• _What is required_:
Exactly reproduce the lines from the top of the entries below through the line containing "export CTS_CLUSTER_DIAMETER = 40", with both ends included.

──────────

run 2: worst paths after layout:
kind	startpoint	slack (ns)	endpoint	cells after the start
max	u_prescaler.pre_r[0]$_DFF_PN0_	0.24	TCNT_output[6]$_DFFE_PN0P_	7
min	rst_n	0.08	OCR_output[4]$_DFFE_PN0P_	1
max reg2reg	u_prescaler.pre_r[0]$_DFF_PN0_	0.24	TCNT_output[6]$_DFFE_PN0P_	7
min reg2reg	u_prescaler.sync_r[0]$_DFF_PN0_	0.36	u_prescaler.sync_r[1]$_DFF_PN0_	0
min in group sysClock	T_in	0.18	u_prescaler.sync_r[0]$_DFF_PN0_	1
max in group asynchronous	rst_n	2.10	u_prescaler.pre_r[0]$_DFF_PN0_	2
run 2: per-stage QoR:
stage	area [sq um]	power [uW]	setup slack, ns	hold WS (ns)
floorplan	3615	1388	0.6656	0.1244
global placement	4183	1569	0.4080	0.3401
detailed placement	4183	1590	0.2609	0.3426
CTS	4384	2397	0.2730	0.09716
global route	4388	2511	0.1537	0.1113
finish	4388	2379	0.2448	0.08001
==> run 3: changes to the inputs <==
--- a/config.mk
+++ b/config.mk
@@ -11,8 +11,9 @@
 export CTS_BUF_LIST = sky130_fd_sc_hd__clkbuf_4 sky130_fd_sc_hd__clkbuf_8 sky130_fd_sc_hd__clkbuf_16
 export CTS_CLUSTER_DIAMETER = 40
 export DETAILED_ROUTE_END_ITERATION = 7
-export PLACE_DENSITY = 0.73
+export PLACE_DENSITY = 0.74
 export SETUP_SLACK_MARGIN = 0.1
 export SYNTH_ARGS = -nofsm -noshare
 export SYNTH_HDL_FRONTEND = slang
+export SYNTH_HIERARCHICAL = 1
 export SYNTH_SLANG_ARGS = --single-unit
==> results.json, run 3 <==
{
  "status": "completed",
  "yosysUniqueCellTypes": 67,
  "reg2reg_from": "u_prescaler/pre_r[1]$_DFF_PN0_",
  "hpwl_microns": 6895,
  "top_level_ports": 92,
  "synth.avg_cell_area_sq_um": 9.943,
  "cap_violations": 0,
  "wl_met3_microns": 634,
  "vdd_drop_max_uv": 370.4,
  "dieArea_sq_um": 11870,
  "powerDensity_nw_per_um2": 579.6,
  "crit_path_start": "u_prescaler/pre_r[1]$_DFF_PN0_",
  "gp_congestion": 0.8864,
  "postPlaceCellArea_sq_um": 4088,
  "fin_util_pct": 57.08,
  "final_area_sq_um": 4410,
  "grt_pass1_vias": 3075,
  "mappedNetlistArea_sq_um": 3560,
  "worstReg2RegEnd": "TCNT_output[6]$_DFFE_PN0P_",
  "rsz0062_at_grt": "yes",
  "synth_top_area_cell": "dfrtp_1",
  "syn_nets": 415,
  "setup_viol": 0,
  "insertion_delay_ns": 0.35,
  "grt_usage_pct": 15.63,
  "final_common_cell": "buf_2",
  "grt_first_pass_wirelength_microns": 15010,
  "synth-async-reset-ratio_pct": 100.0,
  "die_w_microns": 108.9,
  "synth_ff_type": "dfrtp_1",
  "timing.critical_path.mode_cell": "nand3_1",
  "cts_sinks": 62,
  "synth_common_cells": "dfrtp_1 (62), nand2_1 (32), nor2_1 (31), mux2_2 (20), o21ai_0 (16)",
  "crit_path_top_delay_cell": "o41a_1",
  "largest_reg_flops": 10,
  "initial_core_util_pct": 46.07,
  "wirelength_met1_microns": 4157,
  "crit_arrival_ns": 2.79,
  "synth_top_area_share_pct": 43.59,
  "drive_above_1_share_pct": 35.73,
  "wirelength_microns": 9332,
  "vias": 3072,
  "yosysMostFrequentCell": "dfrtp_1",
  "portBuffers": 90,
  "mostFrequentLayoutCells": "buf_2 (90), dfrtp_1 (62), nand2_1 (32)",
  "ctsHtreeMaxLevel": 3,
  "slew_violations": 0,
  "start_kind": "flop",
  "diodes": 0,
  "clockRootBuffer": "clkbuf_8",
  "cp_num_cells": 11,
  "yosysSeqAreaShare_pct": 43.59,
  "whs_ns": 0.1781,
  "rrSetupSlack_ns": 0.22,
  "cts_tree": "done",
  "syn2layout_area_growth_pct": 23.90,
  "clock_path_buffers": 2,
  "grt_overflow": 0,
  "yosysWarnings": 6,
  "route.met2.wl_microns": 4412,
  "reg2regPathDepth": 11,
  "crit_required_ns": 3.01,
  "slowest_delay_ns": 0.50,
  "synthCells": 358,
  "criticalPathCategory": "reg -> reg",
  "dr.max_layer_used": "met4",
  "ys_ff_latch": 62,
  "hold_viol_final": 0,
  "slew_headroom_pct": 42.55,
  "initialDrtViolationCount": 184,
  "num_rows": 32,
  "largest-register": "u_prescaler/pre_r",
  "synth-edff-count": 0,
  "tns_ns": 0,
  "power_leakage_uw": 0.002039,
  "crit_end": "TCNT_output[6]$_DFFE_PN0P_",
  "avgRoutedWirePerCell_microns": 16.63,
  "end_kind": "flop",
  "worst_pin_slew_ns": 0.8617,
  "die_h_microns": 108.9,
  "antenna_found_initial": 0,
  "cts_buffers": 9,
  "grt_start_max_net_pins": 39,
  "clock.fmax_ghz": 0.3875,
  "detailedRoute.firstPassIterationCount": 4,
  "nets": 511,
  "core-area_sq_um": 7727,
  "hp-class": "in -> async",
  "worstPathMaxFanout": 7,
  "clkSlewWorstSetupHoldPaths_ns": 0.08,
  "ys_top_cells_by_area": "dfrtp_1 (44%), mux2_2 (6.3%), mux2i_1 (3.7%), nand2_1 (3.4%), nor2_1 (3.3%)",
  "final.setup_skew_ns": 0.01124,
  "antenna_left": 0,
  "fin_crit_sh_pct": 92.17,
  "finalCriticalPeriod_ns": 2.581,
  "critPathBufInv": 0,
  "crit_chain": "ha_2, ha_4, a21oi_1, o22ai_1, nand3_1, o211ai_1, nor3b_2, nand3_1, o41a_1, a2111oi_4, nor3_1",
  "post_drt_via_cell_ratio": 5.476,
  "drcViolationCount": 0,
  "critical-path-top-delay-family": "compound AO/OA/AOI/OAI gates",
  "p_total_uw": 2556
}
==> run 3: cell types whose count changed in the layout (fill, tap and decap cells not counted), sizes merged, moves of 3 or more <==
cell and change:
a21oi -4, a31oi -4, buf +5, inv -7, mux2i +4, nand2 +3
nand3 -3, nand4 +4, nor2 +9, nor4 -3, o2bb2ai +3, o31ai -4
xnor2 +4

──────────

• _Reply to the exercise_:
run 2: worst paths after layout:
kind	startpoint	slack (ns)	endpoint	cells after the start
max	u_prescaler.pre_r[0]$_DFF_PN0_	0.24	TCNT_output[6]$_DFFE_PN0P_	7
min	rst_n	0.08	OCR_output[4]$_DFFE_PN0P_	1
max reg2reg	u_prescaler.pre_r[0]$_DFF_PN0_	0.24	TCNT_output[6]$_DFFE_PN0P_	7
min reg2reg	u_prescaler.sync_r[0]$_DFF_PN0_	0.36	u_prescaler.sync_r[1]$_DFF_PN0_	0
min in group sysClock	T_in	0.18	u_prescaler.sync_r[0]$_DFF_PN0_	1
max in group asynchronous	rst_n	2.10	u_prescaler.pre_r[0]$_DFF_PN0_	2
run 2: per-stage QoR:
stage	area [sq um]	power [uW]	setup slack, ns	hold WS (ns)
floorplan	3615	1388	0.6656	0.1244
global placement	4183	1569	0.4080	0.3401
detailed placement	4183	1590	0.2609	0.3426
CTS	4384	2397	0.2730	0.09716
global route	4388	2511	0.1537	0.1113
finish	4388	2379	0.2448	0.08001
==> run 3: changes to the inputs <==
--- a/config.mk
+++ b/config.mk
@@ -11,8 +11,9 @@
 export CTS_BUF_LIST = sky130_fd_sc_hd__clkbuf_4 sky130_fd_sc_hd__clkbuf_8 sky130_fd_sc_hd__clkbuf_16
 export CTS_CLUSTER_DIAMETER = 40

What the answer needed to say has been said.